**YOUR GOAL:**
Every line of the records below that has the word "transfers" should be copied.

**RECORDS FOR THIS EXERCISE:**
....
File: config.mk
export PLATFORM = sky130hd
export DESIGN_NAME = ysyx_25040101_lsu_flat
export DESIGN_NICKNAME = d
export VERILOG_FILES = /design/src/rtl/ysyx_25040101_lsu_pkg.sv /design/src/rtl/ysyx_25040101_lsu_if.sv /design/src/rtl/ysyx_25040101_lsu_align.sv /design/src/rtl/ysyx_25040101_lsu.sv /design/src/flat_wrapper.sv
export SDC_FILE = /design/constraint.sdc
export NUM_CORES = 1
export LEC_CHECK = 0
export BUFFER_PORTS_ARGS = -buffer_cell sky130_fd_sc_hd__buf_2
export CAP_MARGIN = 0
export CORE_AREA = 2 2 90 136
export DETAILED_ROUTE_END_ITERATION = 8
export DIE_AREA = 0 0 92 138
export PLACE_DENSITY = 0.79
export SYNTH_ARGS = -nofsm -noshare
export SYNTH_HDL_FRONTEND = slang
export SYNTH_SLANG_ARGS = --single-unit
File: constraint.sdc
create_clock -name clk_i -period 3.46 [get_ports clk_i]
set_input_delay 0.173 -clock clk_i [delete_from_list [all_inputs] [get_ports clk_i]]
set_output_delay 0.173 -clock clk_i [all_outputs]
set_load 0.005 [all_outputs]
File: src/rtl/ysyx_25040101_lsu_pkg.sv
// ---------------------------------------------------------------------------
// ysyx_25040101_lsu_pkg
// Shared definitions for the load/store unit:
//   - FSM state encoding (IDLE/REQ/WAIT/DONE) as plain 2-bit constants
//   - op_e: internal memory-operation code produced from the decoder enables
//   - LANES: number of byte lanes on the data bus
//   - helpers: is_store(), is_misaligned()
// ---------------------------------------------------------------------------
package ysyx_25040101_lsu_pkg;

   localparam int LANES = 4;

   localparam logic [1:0] S_IDLE = 2'd0;
   localparam logic [1:0] S_REQ  = 2'd1;
   localparam logic [1:0] S_WAIT = 2'd2;
   localparam logic [1:0] S_DONE = 2'd3;

   typedef enum logic [2:0] {
      OP_LB_U = 3'd0,
      OP_LH_U = 3'd1,
      OP_LH_S = 3'd2,
      OP_LW   = 3'd3,
      OP_SB   = 3'd4,
      OP_SH   = 3'd5,
      OP_SW   = 3'd6
   } op_e;

   function automatic logic is_store(op_e op);
      return (op == OP_SB) || (op == OP_SH) || (op == OP_SW);
   endfunction

   // Half accesses must sit on an even byte, word accesses on a 4-byte boundary.
   function automatic logic is_misaligned(op_e op, logic [1:0] lo);
      case (op)
         OP_LH_U, OP_LH_S, OP_SH: return lo[0];
         OP_LW, OP_SW:            return lo != 2'b00;
         default:                 return 1'b0;
      endcase
   endfunction

endpackage

File: src/rtl/ysyx_25040101_lsu_if.sv
// ---------------------------------------------------------------------------
// ysyx_25040101_lsu_if
// Data-memory bus between the LSU (master) and memory (slave).
// Handshake: a request transfers on the cycle where req_valid_o && req_ready_i
// are both high at the rising clock edge; the master holds every req_* field
// stable while req_valid_o is high and ready is low. A response transfers on
// resp_valid_i && resp_ready_o at the rising edge; resp_rdata_i is only
// meaningful for reads (for writes the response is just an acknowledge).
//   req_valid_o  master->slave  request valid
//   req_ready_i  slave->master  request accepted
//   req_addr_o   master->slave  word-aligned byte address
//   req_wen_o    master->slave  1 = write
//   req_wdata_o  master->slave  lane-replicated store data
//   req_wstrb_o  master->slave  byte strobes (0 for reads)
//   resp_valid_i slave->master  response valid
//   resp_rdata_i slave->master  raw read word
//   resp_ready_o master->slave  master accepting response
// ---------------------------------------------------------------------------
interface ysyx_25040101_lsu_if #(
   parameter int ADDR_W = 32,
   parameter int DATA_W = 32
);
   logic              req_valid_o;
   logic              req_ready_i;
   logic [ADDR_W-1:0] req_addr_o;
   logic              req_wen_o;
   logic [DATA_W-1:0] req_wdata_o;
   logic [3:0]        req_wstrb_o;
   logic              resp_valid_i;
   logic [DATA_W-1:0] resp_rdata_i;
   logic              resp_ready_o;

   modport master (
      output req_valid_o, req_addr_o, req_wen_o, req_wdata_o, req_wstrb_o, resp_ready_o,
      input  req_ready_i, resp_valid_i, resp_rdata_i
   );

   modport slave (
      input  req_valid_o, req_addr_o, req_wen_o, req_wdata_o, req_wstrb_o, resp_ready_o,
      output req_ready_i, resp_valid_i, resp_rdata_i
   );
endinterface

File: src/rtl/ysyx_25040101_lsu_align.sv
// ---------------------------------------------------------------------------
// ysyx_25040101_lsu_align
// Purely combinational byte-lane logic shared by the store and load paths.
//   op_i        operation code
//   offset_i    low two address bits (byte offset inside the word)
//   wdata_i     rs2 store data
//   rdata_raw_i raw word returned by memory
//   wstrb_o     byte strobes for stores (0 for loads)
//   wdata_o     store data replicated onto every lane the access may hit
//   rdata_o     selected and zero/sign-extended load result (0 for stores)
// ---------------------------------------------------------------------------
module ysyx_25040101_lsu_align
   import ysyx_25040101_lsu_pkg::*;
(
   input  op_e               op_i,
   input  logic [1:0]        offset_i,
   input  logic [LANES*8-1:0] wdata_i,
   input  logic [LANES*8-1:0] rdata_raw_i,
   output logic [LANES-1:0]  wstrb_o,
   output logic [LANES*8-1:0] wdata_o,
   output logic [LANES*8-1:0] rdata_o
);

   logic [7:0]  byte_sel;
   logic [15:0] half_sel;

   assign byte_sel = rdata_raw_i[{offset_i, 3'b000} +: 8];
   // Half selection uses only offset[1]; offset[0] is ignored so an odd half
   // address reads the half that contains it.
   assign half_sel = offset_i[1] ? rdata_raw_i[31:16] : rdata_raw_i[15:0];

   always_comb begin
      wstrb_o = '0;
      wdata_o = '0;
      rdata_o = '0;
      case (op_i)
         OP_LB_U: rdata_o = {24'h0, byte_sel};
         OP_LH_U: rdata_o = {16'h0, half_sel};
         OP_LH_S: rdata_o = {{16{half_sel[15]}}, half_sel};
         OP_LW:   rdata_o = rdata_raw_i;
         OP_SB: begin
            wstrb_o = 4'b0001 << offset_i;
            wdata_o = {4{wdata_i[7:0]}};
         end
         OP_SH: begin
            wstrb_o = 4'b0011 << {offset_i[1], 1'b0};
            wdata_o = {2{wdata_i[15:0]}};
         end
         OP_SW: begin
            wstrb_o = 4'hF;
            wdata_o = wdata_i;
         end
         default: ;
      endcase
   end

endmodule

File: src/rtl/ysyx_25040101_lsu.sv
// ---------------------------------------------------------------------------
// ysyx_25040101_lsu
// Load/store unit: turns the decoder's one-hot memory enables plus the ALU
// address and rs2 data into one request/response transaction on the data bus,
// then returns the aligned, extended load result with a one-cycle done pulse.
//   clk_i, rst_n_i      clock, asynchronous active-low reset
//   start_i             execute-stage request, sampled only in IDLE
//   read_*/write_*_en_i lbu/lhu/lh/lw and sb/sh/sw enables
//   addr_i, wdata_i     effective address and rs2 data
//   bus                 data-memory bus (master side of ysyx_25040101_lsu_if)
//   busy_o              transaction in flight (REQ or WAIT)
//   done_o              one-cycle completion pulse
//   rdata_o             load result, held until the next done (0 after stores)
//   err_o               misaligned-access flag, pulses with done_o
//   dbg_state_o         current FSM state
// Build option: YSYX_25040101_LSU_MISALIGN_CHECK_EN enables the misaligned
// access trap; without it err_o is tied low and every access goes to the bus.
// ---------------------------------------------------------------------------
module ysyx_25040101_lsu
   import ysyx_25040101_lsu_pkg::*;
#(
   parameter int ADDR_W = 32,
   parameter int DATA_W = 32
) (
   input  logic              clk_i,
   input  logic              rst_n_i,
   input  logic              start_i,
   input  logic              read_1B_mem_en_i,
   input  logic              read_2B_mem_en_i,
   input  logic              read_2B_sext_mem_en_i,
   input  logic              read_4B_mem_en_i,
   input  logic              write_1B_mem_en_i,
   input  logic              write_2B_mem_en_i,
   input  logic              write_4B_mem_en_i,
   input  logic [ADDR_W-1:0] addr_i,
   input  logic [DATA_W-1:0] wdata_i,
   ysyx_25040101_lsu_if.master bus,
   output logic              busy_o,
   output logic              done_o,
   output logic [DATA_W-1:0] rdata_o,
   output logic              err_o,
   output logic [1:0]        dbg_state_o
);

   logic [1:0]        state_q;
   op_e               op_q;
   logic [1:0]        offset_q;
   logic [ADDR_W-1:0] req_addr_q;
   logic              req_wen_q;
   logic [DATA_W-1:0] req_wdata_q;
   logic [3:0]        req_wstrb_q;
   logic [DATA_W-1:0] rdata_q;

   op_e               op_dec;
   op_e               op_sel;
   logic [1:0]        offset_sel;
   logic              any_en;
   logic [3:0]        al_wstrb;
   logic [DATA_W-1:0] al_wdata;
   logic [DATA_W-1:0] al_rdata;

   // Several enables at once is illegal, but resolve it deterministically:
   // reads win over writes, wider wins over narrower.
   always_comb begin
      op_dec = OP_LW;
      if (read_4B_mem_en_i)           op_dec = OP_LW;
      else if (read_2B_sext_mem_en_i) op_dec = OP_LH_S;
      else if (read_2B_mem_en_i)      op_dec = OP_LH_U;
      else if (read_1B_mem_en_i)      op_dec = OP_LB_U;
      else if (write_4B_mem_en_i)     op_dec = OP_SW;
      else if (write_2B_mem_en_i)     op_dec = OP_SH;
      else if (write_1B_mem_en_i)     op_dec = OP_SB;
   end

   assign any_en = read_1B_mem_en_i | read_2B_mem_en_i | read_2B_sext_mem_en_i |
                   read_4B_mem_en_i | write_1B_mem_en_i | write_2B_mem_en_i |
                   write_4B_mem_en_i;

   // One align instance serves both paths: in IDLE it builds the store lanes
   // from the incoming request, afterwards it extracts the load from the
   // response using the latched op/offset.
   assign op_sel     = (state_q == S_IDLE) ? op_dec : op_q;
   assign offset_sel = (state_q == S_IDLE) ? addr_i[1:0] : offset_q;

   ysyx_25040101_lsu_align u_align (
      .op_i        (op_sel),
      .offset_i    (offset_sel),
      .wdata_i     (wdata_i),
      .rdata_raw_i (bus.resp_rdata_i),
      .wstrb_o     (al_wstrb),
      .wdata_o     (al_wdata),
      .rdata_o     (al_rdata)
   );

`ifdef YSYX_25040101_LSU_MISALIGN_CHECK_EN
   logic err_q;
`endif

   always_ff @(posedge clk_i or negedge rst_n_i) begin
      if (!rst_n_i) begin
         state_q     <= S_IDLE;
         op_q        <= OP_LB_U;
         offset_q    <= 2'b00;
         req_addr_q  <= '0;
         req_wen_q   <= 1'b0;
         req_wdata_q <= '0;
         req_wstrb_q <= 4'h0;
         rdata_q     <= '0;
`ifdef YSYX_25040101_LSU_MISALIGN_CHECK_EN
         err_q       <= 1'b0;
`endif
      end else begin
         case (state_q)
            S_IDLE: begin
               if (start_i && any_en) begin
                  op_q        <= op_dec;
                  offset_q    <= addr_i[1:0];
                  req_addr_q  <= {addr_i[ADDR_W-1:2], 2'b00};
                  req_wen_q   <= is_store(op_dec);
                  req_wdata_q <= al_wdata;
                  req_wstrb_q <= al_wstrb;
`ifdef YSYX_25040101_LSU_MISALIGN_CHECK_EN
                  // Misaligned accesses never reach the bus.
                  if (is_misaligned(op_dec, addr_i[1:0])) begin
                     state_q <= S_DONE;
                     err_q   <= 1'b1;
                     rdata_q <= '0;
                  end else begin
                     state_q <= S_REQ;
                  end
`else
                  state_q     <= S_REQ;
`endif
               end
            end
            S_REQ: begin
               if (bus.req_ready_i) state_q <= S_WAIT;
            end
            S_WAIT: begin
               if (bus.resp_valid_i) begin
                  rdata_q <= req_wen_q ? '0 : al_rdata;
                  state_q <= S_DONE;
               end
            end
            S_DONE: begin
               state_q <= S_IDLE;
`ifdef YSYX_25040101_LSU_MISALIGN_CHECK_EN
               err_q   <= 1'b0;
`endif
            end
            default: state_q <= S_IDLE;
         endcase
      end
   end

   // Outputs decode straight from registers; request fields are zero outside
   // REQ so the bus is quiet between transactions.
   assign bus.req_valid_o  = (state_q == S_REQ);
   assign bus.req_addr_o   = bus.req_valid_o ? req_addr_q  : '0;
   assign bus.req_wen_o    = bus.req_valid_o & req_wen_q;
   assign bus.req_wdata_o  = bus.req_valid_o ? req_wdata_q : '0;
   assign bus.req_wstrb_o  = bus.req_valid_o ? req_wstrb_q : 4'h0;
   assign bus.resp_ready_o = (state_q == S_WAIT);

   assign busy_o      = (state_q == S_REQ) || (state_q == S_WAIT);
   assign done_o      = (state_q == S_DONE);
   assign rdata_o     = rdata_q;
   assign dbg_state_o = state_q;

`ifdef YSYX_25040101_LSU_MISALIGN_CHECK_EN
   assign err_o = err_q;
`else
   assign err_o = 1'b0;
`endif

endmodule

File: src/flat_wrapper.sv
// flat-port wrapper written by rule: the top's interface ports become plain ports
module ysyx_25040101_lsu_flat import ysyx_25040101_lsu_pkg::*;
#(
   parameter int ADDR_W = 32,
   parameter int DATA_W = 32
)
  (clk_i, rst_n_i, start_i, read_1B_mem_en_i, read_2B_mem_en_i, read_2B_sext_mem_en_i, read_4B_mem_en_i, write_1B_mem_en_i, write_2B_mem_en_i, write_4B_mem_en_i, addr_i, wdata_i, busy_o, done_o, rdata_o, err_o, dbg_state_o, bus_req_valid_o, bus_req_addr_o, bus_req_wen_o, bus_req_wdata_o, bus_req_wstrb_o, bus_resp_ready_o, bus_req_ready_i, bus_resp_valid_i, bus_resp_rdata_i);
  ysyx_25040101_lsu_if #(.ADDR_W(ADDR_W), .DATA_W(DATA_W)) bus_i ();
  input  logic clk_i;
  input  logic rst_n_i;
  input  logic start_i;
  input  logic read_1B_mem_en_i;
  input  logic read_2B_mem_en_i;
  input  logic read_2B_sext_mem_en_i;
  input  logic read_4B_mem_en_i;
  input  logic write_1B_mem_en_i;
  input  logic write_2B_mem_en_i;
  input  logic write_4B_mem_en_i;
  input  logic [ADDR_W-1:0] addr_i;
  input  logic [DATA_W-1:0] wdata_i;
  output logic busy_o;
  output logic done_o;
  output logic [DATA_W-1:0] rdata_o;
  output logic err_o;
  output logic [1:0] dbg_state_o;
  output wire logic [$bits(bus_i.req_valid_o)-1:0] bus_req_valid_o;
  output wire logic [$bits(bus_i.req_addr_o)-1:0] bus_req_addr_o;
  output wire logic [$bits(bus_i.req_wen_o)-1:0] bus_req_wen_o;
  output wire logic [$bits(bus_i.req_wdata_o)-1:0] bus_req_wdata_o;
  output wire logic [$bits(bus_i.req_wstrb_o)-1:0] bus_req_wstrb_o;
  output wire logic [$bits(bus_i.resp_ready_o)-1:0] bus_resp_ready_o;
  input wire logic [$bits(bus_i.req_ready_i)-1:0] bus_req_ready_i;
  input wire logic [$bits(bus_i.resp_valid_i)-1:0] bus_resp_valid_i;
  input wire logic [$bits(bus_i.resp_rdata_i)-1:0] bus_resp_rdata_i;
  assign bus_req_valid_o = bus_i.req_valid_o;
  assign bus_req_addr_o = bus_i.req_addr_o;
  assign bus_req_wen_o = bus_i.req_wen_o;
  assign bus_req_wdata_o = bus_i.req_wdata_o;
  assign bus_req_wstrb_o = bus_i.req_wstrb_o;
  assign bus_resp_ready_o = bus_i.resp_ready_o;
  assign bus_i.req_ready_i = bus_req_ready_i;
  assign bus_i.resp_valid_i = bus_resp_valid_i;
  assign bus_i.resp_rdata_i = bus_resp_rdata_i;
  ysyx_25040101_lsu #(.ADDR_W(ADDR_W), .DATA_W(DATA_W)) u_core (.clk_i(clk_i), .rst_n_i(rst_n_i), .start_i(start_i), .read_1B_mem_en_i(read_1B_mem_en_i), .read_2B_mem_en_i(read_2B_mem_en_i), .read_2B_sext_mem_en_i(read_2B_sext_mem_en_i), .read_4B_mem_en_i(read_4B_mem_en_i), .write_1B_mem_en_i(write_1B_mem_en_i), .write_2B_mem_en_i(write_2B_mem_en_i), .write_4B_mem_en_i(write_4B_mem_en_i), .addr_i(addr_i), .wdata_i(wdata_i), .bus(bus_i), .busy_o(busy_o), .done_o(done_o), .rdata_o(rdata_o), .err_o(err_o), .dbg_state_o(dbg_state_o));
endmodule
# Yosys cells after proc, flatten, opt, wreduce, memory -nomap -nowiden
# Index checks and enable logic that the tools add are counted.
[word_totals] register_bits=106 in_bits=108 out_inout_bits=108
[op_classes] eq_ne=15 n_shift=3 n_mux=21 n_bitwise=7 reduce_logical=9
[ops] op="$pmux W32 S4" n=1
[ops] op="$mux W32" n=3
[ops] op="$pmux W32 S3" n=1
[ops] op="$shiftx A32 B6 Y8" n=1
[ops] op="$mux W3" n=8
[ops] op="$eq A3 B3 Y1 const B" n=6
[ops] op="$mux W16" n=1
[ops] op="$pmux W4 S3" n=1
[ops] op="$mux W2" n=4
[ops] op="$pmux W2 S4" n=1
[ops] op="$eq A3 B2 Y1 const B" n=2
[ops] op="$or A1 B1 Y1" n=6
[ops] op="$eq A2 B2 Y1 const B" n=2
[ops] op="$mux W4" n=1
[ops] op="$ne A2 B2 Y1 const B" n=2
[ops] op="$reduce_and A2 Y1" n=2
[ops] op="$shl A1 B2 Y4 const A" n=1
[ops] op="$shl A2 B2 Y4 const A" n=1
[ops] op="$eq A3 B1 Y1 const B" n=1
[ops] op="$logic_not A3 Y1" n=1
[ops] op="$logic_or A1 B1 Y1" n=3
[ops] op="$reduce_and A3 Y1" n=1
[ops] op="$eq A2 B1 Y1 const B" n=1
[ops] op="$logic_not A2 Y1" n=1
[ops] op="other kinds (3)" n=3

# Depth between registers and ports, before layout
[logic_depth] word_depth=11 depth_mapped=10 depth_no_buf=7

# Modules after synthesis
# From an unflattened synthesis, not the netlist that was laid out.
[hier_totals] hier_cells=623 hier_area_um2=6575.1
[modules_own_cells] module="ysyx_25040101_lsu" instances=1 cells_each=410 area_per_inst_um2=5038.6 seq_area_each_um2=2652.5
[modules_own_cells] module="ysyx_25040101_lsu_align" instances=1 cells_each=213 area_per_inst_um2=1536.5 seq_area_each_um2=0.0

# Worst setup path before layout
# OpenSTA, ideal clock, no wires.
[synth_timing] path_type="register -> register" from="register u_core.state_q[0] (netlist: u_core.dbg_state_o[0])" to="register u_core.rdata_q[6] (netlist: u_core.rdata_o[6])" setup_ns=0.124 arrival_ns=2.383 t_required_ns=3.336 path_slack_ns=0.953 path_stages_with_launch=9 path_buffers=2 synth_period_minus_slack_ns=2.507 path_cell_list="dfrtp_1 > inv_1 > ha_1 > buf_2 > mux2i_2 > buf_2 > mux2i_1 > mux2i_1 > o31a_1"
[synth_via] elab_chain_cells=5
[synth_lines] item="start, declared" line_no="ysyx_25040101_lsu.sv:45" rtl="logic [1:0] state_q;"
[synth_lines] item="start signal, assigned" line_no="ysyx_25040101_lsu.sv:101" rtl="state_q <= S_IDLE;"
[synth_lines] item="start signal, assigned" line_no="ysyx_25040101_lsu.sv:132" rtl="state_q <= S_REQ;"
[synth_lines] item="start signal, assigned" line_no="ysyx_25040101_lsu.sv:137" rtl="if (bus.req_ready_i) state_q <= S_WAIT;"
[synth_lines] item="$logic_not A2 Y1" line_no="ysyx_25040101_lsu.sv:82, ysyx_25040101_lsu.sv:83"
[synth_lines] item="$mux W2 or $mux W3 (tied branches)" line_no="ysyx_25040101_lsu.sv:83, ysyx_25040101_lsu.sv:82"
[synth_lines] item="$shiftx A32 B6 Y8, or another cell as far along" line_no="ysyx_25040101_lsu_align.sv:27" rtl="assign byte_sel = rdata_raw_i[{offset_i, 3'b000} +: 8];"
[synth_lines] item="$pmux W32 S4" line_no="ysyx_25040101_lsu_align.sv:36" rtl="case (op_i)"
[synth_lines] item="$mux W32" line_no="ysyx_25040101_lsu.sv:141" rtl="rdata_q <= req_wen_q ? '0 : al_rdata;"
[synth_lines] item="end signal, assigned" line_no="ysyx_25040101_lsu.sv:141"
[synth_lines] item="end, declared" line_no="ysyx_25040101_lsu.sv:52" rtl="logic [DATA_W-1:0] rdata_q;"
# Several ways; a longest one is shown, not always the timed one.
# A chain may end at the register's enable or synchronous reset.

# Worst setup path in the final report
[layout_timing] from="register u_core.state_q[0] (netlist: u_core.dbg_state_o[0])" to="register u_core.rdata_q[2] (netlist: u_core.rdata_o[2])"
# The elaborated chain is that of the path after synthesis.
....
**ANSWER BOX:**
// Handshake: a request transfers on the cycle where req_valid_o && req_ready_i
// stable while req_valid_o is high and ready is low. A response transfers on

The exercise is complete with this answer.